庭園にて
秋晴れの空に群れを成した鳥が颯爽と飛び抜ける。渡り鳥だろうか。写真を撮りたいと思うけれど、大学にカメラなど持ってきてはいないので諦めた。もっとも、カメラなんてまだ趣味でやっていることがバレたら、また父親から「みみっちい遊びばかり好みやがって」と罵倒されるに違いない。「お前は、いつも言っているが王位継承者としての自覚が足りん!」と叫ぶ父の金切り声は、もう一度だって聞きたくなかった。
大学の庭園に、一人の少女が佇んでいるのを目にしたのは、そんなろくでもない想像で気分が悪くなっていた時だ。
ブロンズの髪の毛を風に靡かせて、捨て置かれた子猫のように不安げな瞳を潤ませている。あたりをキョロキョロと見回して、驚きに目を見開いたり、あっと手で口を塞いだり。とにかく挙動不審で、見ていてこちらが心配になるぐらいだった。
誰も、彼女の存在に気づかないのか、声をかける者はいない。
僕は彼女のように咄嗟に周りを見て誰にも見られていないことを確認すると、彼女の方へと歩みを進めた。
「あの、大丈夫ですか?」
そう声をかけると、ブロンズの髪の毛がくるりと回転して僕の目の前に少女の顔が現れた。ぱっちりとした二重瞼が特徴的で、瞳はターコイズブルーに染まっている。その煌めく水面のような美しさに、僕は思わず息を呑んだ。

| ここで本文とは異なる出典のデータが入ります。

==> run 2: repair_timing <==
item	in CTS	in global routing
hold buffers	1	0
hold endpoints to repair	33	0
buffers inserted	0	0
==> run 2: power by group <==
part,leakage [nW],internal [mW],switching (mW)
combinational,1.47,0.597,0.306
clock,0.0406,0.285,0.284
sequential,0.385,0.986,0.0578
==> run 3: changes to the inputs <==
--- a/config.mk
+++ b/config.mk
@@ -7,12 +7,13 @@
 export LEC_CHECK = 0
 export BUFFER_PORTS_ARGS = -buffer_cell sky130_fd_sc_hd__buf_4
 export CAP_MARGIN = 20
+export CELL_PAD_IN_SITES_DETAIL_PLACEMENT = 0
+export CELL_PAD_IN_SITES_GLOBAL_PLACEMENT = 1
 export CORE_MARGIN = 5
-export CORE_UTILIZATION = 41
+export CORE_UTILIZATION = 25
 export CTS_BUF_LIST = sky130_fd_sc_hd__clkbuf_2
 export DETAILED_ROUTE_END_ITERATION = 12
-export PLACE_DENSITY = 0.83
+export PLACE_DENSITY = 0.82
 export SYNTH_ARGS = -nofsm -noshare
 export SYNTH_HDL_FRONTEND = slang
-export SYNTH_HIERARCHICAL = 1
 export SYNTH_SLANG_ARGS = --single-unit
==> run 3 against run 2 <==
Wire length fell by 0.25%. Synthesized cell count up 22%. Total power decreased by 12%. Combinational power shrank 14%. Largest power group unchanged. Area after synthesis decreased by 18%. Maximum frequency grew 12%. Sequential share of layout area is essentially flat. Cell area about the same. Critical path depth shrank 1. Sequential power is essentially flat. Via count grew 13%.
### src/rtl/addr_window_decoder.sv
module addr_window_decoder #(
  parameter int MEM_N    = 4,
  parameter int GEN_N    = 8,
  parameter int MEM_W    = 8,
  parameter int GEN_W    = 16,
  parameter int REGWIN_W = 12,
  parameter int REG_OFS  = 'h20080,
  parameter int REG_RST  = 'hD00,
  localparam int NW      = MEM_N + GEN_N + 1,
  localparam int IW      = $clog2(NW + 2)
) (
  input  logic          clk,
  input  logic          rst_n,
  input  logic          cfg_wr,
  input  logic [IW-1:0] cfg_idx,
  input  logic [31:0]   cfg_wdata,
  output logic [31:0]   cfg_rdata,
  input  logic [31:0]   bus_addr,
  input  logic          bus_wr,
  input  logic [31:0]   bus_wdata,
  output logic [NW-1:0] win_sel,
  output logic          miss,
  output logic          size_err
);
  localparam int LOW_W   = 32 - REGWIN_W;
  localparam int IDX_REG = MEM_N + GEN_N;
  localparam int IDX_EN  = IDX_REG + 1;
  localparam int IDX_ERR = IDX_REG + 2;

  logic [MEM_W-1:0]      mbase [MEM_N];
  logic [MEM_W-1:0]      msize [MEM_N];
  logic [GEN_W-1:0]      gbase [GEN_N];
  logic [GEN_W-1:0]      gsize [GEN_N];
  logic [REGWIN_W-1:0]   rbase;
  logic [NW-2:0]         wen;
  logic [NW-2:0]         hits;
  logic                  rhit;

  wire unused_bits = ^{cfg_wdata, bus_wdata};

  function automatic logic mem_ok(input logic [MEM_W-1:0] s);
    return (s != '0) && ((s & (s + 1'b1)) == '0);
  endfunction

  function automatic logic gen_ok(input logic [GEN_W-1:0] s);
    return (s != '0) && ((s & (s + 1'b1)) == '0);
  endfunction

  function automatic logic [GEN_W-1:0] gdef_base(input int i);
    case (i)
      0: return GEN_W'(16'h8000);
      1: return GEN_W'(16'hC000);
      2: return GEN_W'(16'hD800);
      3: return GEN_W'(16'hE800);
      4: return GEN_W'(16'hF000);
      5: return GEN_W'(16'hF800);
      default: return '0;
    endcase
  endfunction

  function automatic logic [GEN_W-1:0] gdef_size(input int i);
    case (i)
      0: return GEN_W'(16'h1FFF);
      2, 3, 4, 5: return GEN_W'(16'h07FF);
      default: return GEN_W'(16'h0001);
    endcase
  endfunction

  assign rhit = bus_addr[31-:REGWIN_W] == rbase;

  wire reloc = bus_wr && rhit && (bus_addr[LOW_W-1:0] == LOW_W'(REG_OFS)) &&
               !(cfg_wr && cfg_idx == IW'(IDX_REG));

  always_ff @(posedge clk or negedge rst_n) begin
    if (!rst_n) begin
      for (int i = 0; i < MEM_N; i++) begin
        mbase[i] <= MEM_W'(16 * i);
        msize[i] <= MEM_W'(8'h0F);
      end
      for (int i = 0; i < GEN_N; i++) begin
        gbase[i] <= gdef_base(i);
        gsize[i] <= gdef_size(i);
      end
      rbase    <= REGWIN_W'(REG_RST);
      wen      <= (NW-1)'(12'h3FF);
      size_err <= 1'b0;
    end else begin
      if (cfg_wr) begin
        for (int i = 0; i < MEM_N; i++)
          if (cfg_idx == IW'(i)) begin
            if (mem_ok(cfg_wdata[16+:MEM_W])) begin
              mbase[i] <= cfg_wdata[0+:MEM_W];
              msize[i] <= cfg_wdata[16+:MEM_W];
            end else size_err <= 1'b1;
          end
        for (int i = 0; i < GEN_N; i++)
          if (cfg_idx == IW'(MEM_N + i)) begin
            if (gen_ok(cfg_wdata[16+:GEN_W])) begin
              gbase[i] <= cfg_wdata[0+:GEN_W];
              gsize[i] <= cfg_wdata[16+:GEN_W];
            end else size_err <= 1'b1;
          end
        if (cfg_idx == IW'(IDX_REG)) rbase <= cfg_wdata[31-:REGWIN_W];
        if (cfg_idx == IW'(IDX_EN))  wen   <= cfg_wdata[NW-2:0];
        if (cfg_idx == IW'(IDX_ERR) && cfg_wdata[0]) size_err <= 1'b0;
      end
      if (reloc) rbase <= bus_wdata[31-:REGWIN_W];
    end
  end

  for (genvar i = 0; i < MEM_N; i++) begin : g_mem
    assign hits[i] = wen[i] &&
      ((bus_addr[31-:MEM_W] & ~msize[i]) == (mbase[i] & ~msize[i]));
  end
  for (genvar i = 0; i < GEN_N; i++) begin : g_gen
    assign hits[MEM_N+i] = wen[MEM_N+i] &&
      ((bus_addr[31-:GEN_W] & ~gsize[i]) == (gbase[i] & ~gsize[i]));
  end

  always_comb begin
    logic found;
    win_sel = '0;
    found   = rhit;
    win_sel[NW-1] = rhit;
    for (int i = 0; i < NW - 1; i++)
      if (hits[i] && !found) begin
        win_sel[i] = 1'b1;
        found = 1'b1;
      end
  end

  assign miss = !rhit && (hits == '0);

  always_comb begin
    cfg_rdata = '0;
    for (int i = 0; i < MEM_N; i++)
      if (cfg_idx == IW'(i)) begin
        cfg_rdata[0+:MEM_W]  = mbase[i];
        cfg_rdata[16+:MEM_W] = msize[i];
      end
    for (int i = 0; i < GEN_N; i++)
      if (cfg_idx == IW'(MEM_N + i)) begin
        cfg_rdata[0+:GEN_W]  = gbase[i];
        cfg_rdata[16+:GEN_W] = gsize[i];
      end
    if (cfg_idx == IW'(IDX_REG)) cfg_rdata[31-:REGWIN_W] = rbase;
    if (cfg_idx == IW'(IDX_EN))  cfg_rdata[NW-2:0] = wen;
    if (cfg_idx == IW'(IDX_ERR)) cfg_rdata[0] = size_err;
  end
endmodule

「あ、えっと、すみません! なんだか頭がくらくらして……」
彼女の高く澄んだ声が庭園に響き渡ったかと思うと、次の瞬間、彼女の身体ごと地面へと崩れ落ちた。
「え、え!? だ、大丈夫!?」
慌てて彼女の身体を抱えて叫ぶ僕。
これは、一体どういうこと!?
とにかく医務室に行かなければ——混乱する頭をどうにか動かしつつ、意識を失った彼女の身体から漂う異国の地の花の香りに、すっかり心奪われてしまっていた。